Whatever your decision, and whenever you choose to make it I wish you the most amount of peace possible.
Lauren

Re: Feel soooo unsure about how to feel...

Post by Rubbie78 » Wed Jan 30, 2013 04:49 am

Vent all you want. It's emotions and feelings and they come and go. 'After surviving HELLP, it's hard to not wonder about things that are out of our control. I do not know about the 2yr/7yr window. I hope you're having a good day today.

Re: Feel soooo unsure about how to feel...

Post by kerisue » Mon Jan 28, 2013 12:44 am

During the year I was actively trying it was SUCH an emotional roller coaster- all those things you're thinking, wondering, worrying about. I'm so glad you're with a supportive spouse and are emotionally strong. Good luck!!

Re: Feel soooo unsure about how to feel...

Post by kaxy » Sun Jan 27, 2013 03:57 am

I hear ya. All we can do is hope for the best and choose caregivers we're comfortable with! Good luck!

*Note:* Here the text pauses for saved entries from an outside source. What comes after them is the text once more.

**config.mk**
```make
export PLATFORM = sky130hd
export DESIGN_NAME = gsau_wb_buffer
export DESIGN_NICKNAME = d
export VERILOG_FILES = /design/src/rtl/sys_arr_pkg.sv /design/src/rtl/gsau_wb_buffer_fifo.sv /design/src/rtl/gsau_wb_buffer.sv
export SDC_FILE = /design/constraint.sdc
export NUM_CORES = 2
export LEC_CHECK = 0
export ABC_AREA = 1
export CORE_AREA = 2 2 411 413
export DETAILED_ROUTE_END_ITERATION = 7
export DIE_AREA = 0 0 413 415
export PLACE_DENSITY = 0.75
export SYNTH_ARGS = -nofsm -noshare
export SYNTH_HDL_FRONTEND = slang
export SYNTH_SLANG_ARGS = --single-unit
export TNS_END_PERCENT = 100
```
**constraint.sdc**
```tcl
create_clock -name CLK -period 34.4 [get_ports CLK]
set_clock_uncertainty 0.05 [all_clocks]
set_input_delay 3.44 -clock CLK [delete_from_list [all_inputs] [get_ports CLK]]
set_output_delay 3.44 -clock CLK [all_outputs]
set_load 0.02 [all_outputs]
```
**src/rtl/sys_arr_pkg.sv**
```systemverilog
// Shared types and constants for the systolic-array writeback path.
package sys_arr_pkg;

  localparam int unsigned VREG_W   = 512;
  localparam int unsigned WB_DST_W = 8;
  localparam int unsigned WB_DEPTH = 4;

  typedef logic [VREG_W-1:0] vreg_t;

  typedef struct packed {
    vreg_t               psum;
    logic [WB_DST_W-1:0] dst;
  } wb_entry_t;

  // Saturating 32-bit increment used by the optional activity counters.
  function automatic logic [31:0] sat_inc32(input logic [31:0] v);
    return (v == '1) ? v : v + 32'd1;
  endfunction

endpackage

```
**src/rtl/gsau_wb_buffer_fifo.sv**
```systemverilog
// wb_fifo: generic synchronous first-word-fall-through FIFO.
// Pointers wrap naturally; a separate occupancy count disambiguates
// full from empty. No full-bypass: a push while full is dropped even
// if a pop happens in the same cycle.
module wb_fifo
  import sys_arr_pkg::*;
#(
  parameter int unsigned DEPTH   = WB_DEPTH,
  parameter type         entry_t = wb_entry_t,
  localparam int unsigned PTR_W  = $clog2(DEPTH),
  localparam int unsigned CNT_W  = PTR_W + 1
) (
  input  logic             clk,
  input  logic             rst_n,
  input  logic             push,
  input  entry_t           wr_data,
  input  logic             pop,
  output entry_t           rd_data,
  output logic             full,
  output logic             empty,
  output logic [CNT_W-1:0] count
);

  entry_t           mem [DEPTH];
  logic [PTR_W-1:0] wp;
  logic [PTR_W-1:0] rp;
  logic             do_push;
  logic             do_pop;

  assign full    = (count == CNT_W'(DEPTH));
  assign empty   = (count == '0);
  assign do_push = push && !full;
  assign do_pop  = pop && !empty;

  // Head entry is presented while occupied; zero when empty so the
  // downstream data/address read as 0 out of reset.
  assign rd_data = empty ? '0 : mem[rp];

  // Storage array: written only on an accepted push, no reset needed.
  always_ff @(posedge clk) begin
    if (do_push) begin
      mem[wp] <= wr_data;
    end
  end

  // Pointer and occupancy bookkeeping.
  always_ff @(posedge clk) begin
    if (!rst_n) begin
      wp    <= '0;
      rp    <= '0;
      count <= '0;
    end else begin
      if (do_push) begin
        wp <= wp + PTR_W'(1);
      end
      if (do_pop) begin
        rp <= rp + PTR_W'(1);
      end
      case ({do_push, do_pop})
        2'b10:   count <= count + CNT_W'(1);
        2'b01:   count <= count - CNT_W'(1);
        default: count <= count;
      endcase
    end
  end

endmodule

```
**src/rtl/gsau_wb_buffer.sv**
```systemverilog
// gsau_wb_buffer: writeback buffer between the GSAU and the Veggie File
// write port. Queues {psum, dst} entries in order, drains them to the
// write port, and pulses completion to the scoreboard one cycle after
// each committed write.
// Optional build macro: WB_STALL_CNT_EN adds saturating stall_cycles and
// full_cycles activity counters.
module gsau_wb_buffer
  import sys_arr_pkg::*;
#(
  parameter int unsigned DEPTH  = WB_DEPTH,
  parameter int unsigned DST_W  = WB_DST_W,
  parameter int unsigned DATA_W = VREG_W
) (
  input  logic                     CLK,
  input  logic                     nRST,
  input  logic [DATA_W-1:0]        wb_psum,
  input  logic [DST_W-1:0]         wb_wbdst,
  input  logic                     wb_valid,
  output logic                     wb_output_ready,
  output logic [DATA_W-1:0]        vwr_data,
  output logic [DST_W-1:0]         vwr_dst,
  output logic                     vwr_valid,
  input  logic                     vwr_ready,
  output logic                     sb_wb_done,
  output logic [DST_W-1:0]         sb_wb_dst,
`ifdef WB_STALL_CNT_EN
  output logic [31:0]              stall_cycles,
  output logic [31:0]              full_cycles,
`endif
  output logic [$clog2(DEPTH):0]   wb_count
);

  // Same layout as wb_entry_t, sized from this instance's parameters.
  typedef struct packed {
    logic [DATA_W-1:0] psum;
    logic [DST_W-1:0]  dst;
  } entry_t;

  entry_t wr_entry;
  entry_t head;
  logic   fifo_full;
  logic   fifo_empty;
  logic   pop;

  assign wr_entry = '{psum: wb_psum, dst: wb_wbdst};

  wb_fifo #(
    .DEPTH   (DEPTH),
    .entry_t (entry_t)
  ) u_fifo (
    .clk     (CLK),
    .rst_n   (nRST),
    .push    (wb_valid),
    .wr_data (wr_entry),
    .pop     (vwr_ready),
    .rd_data (head),
    .full    (fifo_full),
    .empty   (fifo_empty),
    .count   (wb_count)
  );

  // Ready depends only on registered occupancy, never on wb_valid.
  assign wb_output_ready = !fifo_full;
  assign vwr_valid       = !fifo_empty;
  assign vwr_data        = head.psum;
  assign vwr_dst         = head.dst;
  assign pop             = vwr_valid && vwr_ready;

  // Registered completion: pulse with the popped dst the cycle after a pop.
  always_ff @(posedge CLK) begin
    if (!nRST) begin
      sb_wb_done <= 1'b0;
      sb_wb_dst  <= '0;
    end else begin
      sb_wb_done <= pop;
      if (pop) begin
        sb_wb_dst <= head.dst;
      end
    end
  end

`ifdef WB_STALL_CNT_EN
  // Activity counters: write-port stall cycles and buffer-full cycles.
  always_ff @(posedge CLK) begin
    if (!nRST) begin
      stall_cycles <= '0;
      full_cycles  <= '0;
    end else begin
      if (vwr_valid && !vwr_ready) begin
        stall_cycles <= sat_inc32(stall_cycles);
      end
      if (fifo_full) begin
        full_cycles <= sat_inc32(full_cycles);
      end
    end
  end
`endif

endmodule

```
==> metrics.txt <==
clock network power share 0.273; leak pwr 33.5 nW; sequential power share 0.367; synth unique cells 18; clock root cell clkbuf_16; grt met2 use 0.398; area of the core 167000 sq um; CP most frequent cell buf_4; crit path launch type register; crit-path cells buf_12 -> buf_4 -> buf_4 -> buf_4 -> nor2_1 -> o21ai_0 -> a21oi_1 -> clkdlybuf4s50_1; DR WL/cell ~24 um; synthesized area around 80000 sq um; largest net degree at the start of global routing between 200 and 250; first drt pass iteration count 5; post-synthesis sequential area ratio 0.775; clk buf depth 3; Area Overhead vs Synth 23.7%; pwr dens between 80 and 90 nW/um^2; NetSw between 3 and 4 mW; GP Congestion 0.873; first-pass GRT wire length between 300000 and 400000 um; Max-Cap Viols 0; most frequent cells in the layout edfxtp_1, nor2_1, clkdlybuf4s50_1, a21oi_1, o21ai_0; Yosys reg bits roughly 2.1k; total CTS buffers approximately 210; CP Capture Type primary output; clk slew on worst S/H paths 0.06 ns; Port Buf Inserts ~1.1k; global route overflow 0; Hold Path Class reg -> reg; Pint around 5.4 mW; Worst EP arrival a little over 6 ns; final core occ 0.601; Post-DP HPWL 136000 um; worst-path maximum fanout roughly 160; max_slew headroom 0.168; die width between 400 and 500 um; Clk Latency, worst-skew pair roughly 0.84 ns; Worst path top cell family by delay buffers and inverters; Gate power share 0.360; CP Data Required Time 30.91 ns; Starting Density 0.486; Post-CTS Resized 0; final slew viol count 0; Synth Net Count a little under 7k; # setup viols final 0; CP peak stage delay about 0.88 ns; # nets final 7731; met3 GRT Util 0.0890; TritonCTS Sinks about 2.1k; Post-Syn Instances 6286; worst path bufs/invs 5; CTS tree built; slowest cell on the critical path buf_4; initial antenna violation count ~100; die footprint around 170000 sq um; vias in the first global route approximately 51k; Hold Fails Final Rpt 0; Most Used Layer, Global Route met2; Final ANT Viol Nets 0; H-tree Lvls 4; DRC marker count from the first detailed-route iteration ~6k; via density per instance ~5.6; # rows 150; DRC viols 0; fin crit share 0.278; met1 Use GR 0.326; die height between 400 and 500 um; status complete, no violations; Min Hold Slack around 0.45 ns; hold buffers post-CTS 0; type of the worst setup path reg -> out; fraction of layout cells with a size suffix above 1 0.0514; commonest non-fill, non-tap cell in the layout edfxtp_1; Avg Inst Size Synth roughly 13 sq um; via count roughly 54k; RSZ-0062 raised after global routing no; Total Routing Usage GR 0.257; Detailed Route WL ~230000 um; setup_tns 0 ns; maximum operating frequency about 0.10 GHz; Worst Tran Pin Value 1.25 ns; VDD IR max ~0.083 mV; Yosys Warn Count 0; final worst path period need approximately 9.6 ns; sw frac 0.357; io pins roughly 1.1k; post-CTS setup buffers 0
metrics by stage:
step           setup WS, ns  total power, mW  std cells  instance area, sq um
5_1_grt               24.53             8.76       9632                100000
2_1_floorplan          7.82             4.89       6286                 81000
4_1_cts               24.73             8.46       9580                100000
3_5_place_dp          25.66             6.16       9197                 93100
6_report              24.82             8.44       9652                100000
3_3_place_gp          25.71             6.13       9197                 93100
cell usage after synthesis:
cell type  number  area (sq um)
edfxtp_1     2080         62500
nor2_1       2072          7780
a21oi_1       527          2640
o21ai_0       516          2580
o21ai_1       510          2550
buf_2         206          1030
clkbuf_1      101           379
nand2_1        71           267
inv_1          56           210
clkbuf_2       51           255
buf_4          27           203
nand3_1        21           105
buf_1          18          67.6
dfxtp_1        18           360
ha_1            5          62.6
buf_6           3          33.8
inv_2           3          11.3
fa_1            1          20.0
worst min-delay path: cells and delay by family (launching register included):
kind               cells  cell delay [ns]
DFF                    1             0.32
AOI/OAI and AO/OA      1             0.07
and+or+nand+nor        1             0.07
kinds of logic (layout without fill, tap and decap cells):
family | after synthesis | after routing | share of synthesized area
other | 0 | 72 | 0
AOI/OAI and AO/OA | 1553 | 1553 | 0.0959
and+or+nand+nor | 2164 | 2164 | 0.101
DFF | 2098 | 2098 | 0.775
buffers and inverters | 465 | 1555 | 0.0270
adders and majority gates | 6 | 6 | 0.00102
power groups by stage:
stage	Clock [mW]	Sequential, mW	Combinational [mW]
2_1_floorplan	0	3.31	1.58
3_3_place_gp	0	3.14	2.99
3_5_place_dp	0	3.15	3.01
4_1_cts	2.33	3.09	3.04
5_1_grt	2.43	3.11	3.22
6_report	2.31	3.09	3.04
worst paths after layout:
check	startpoint	to	slack (ns)	depth (start not counted)
max	register	vwr_data[329]	24.82	8
min	u_fifo.rp[1]	register	0.45	2
max reg2reg	u_fifo.count[0]	u_fifo.mem[3][331]	28.88	8
min reg2reg	u_fifo.rp[1]	register	0.45	2
per-layer routing:
metal,vias up,part of all wire
li1,24300,-
met3,490,0.11
met1,26600,0.37
met5,-,0.0014
met4,48,0.040
met2,2734,0.47
sequential cells by signal (all words and copies together), names as in the netlist, named ones only:
register,count
sb_wb_done,1
sb_wb_dst,8
u_fifo.mem,2080
u_fifo.wp,2
u_fifo.rp,2
u_fifo.count,3
area by class of cell:
cell class / count / area [sq um]
Antenna cell: 72 / 180
Inverter: 59 / 244
Clock inverter: 146 / 1650
Tap cell: 2204 / 2760
Fill cell: 12300 / 66400
Clock buffer: 237 / 5360
Sequential cell: 2098 / 62800
Timing Repair Buffer: 1113 / 11200
Multi-Input combinational cell: 3723 / 16000
No activity file was read; power rests on OpenSTA's default activity.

Feel soooo unsure about how to feel...

Post by princess purr » Sun Jan 27, 2013 01:20 am

I know there is that two year window/seven year window... and I'm 8 years out now. I also got divorced and married to someone else.... I'm giving myself a 50/50 chance because it is just all so different now... and I'm either going to get PE again or not get PE again.... Just so frustrating not to have a crystal ball that will tell me if/when I will get pregnant... if the baby will be okay... if I will be okay... I know no one has that, but it just seems like for the most part people see two lines, start making great plans, and then have a healthy baby... I want to badly to be excited about trying, and everything that goes with it but I'm truly terrified. Since so many things are different, and I will be on LDA and heparin when I do get pregnant I feel like I have a better chance now then I did the first time, but I'm scared... and I'm so bad with the unknown and waiting... I guess I just needed to vent!!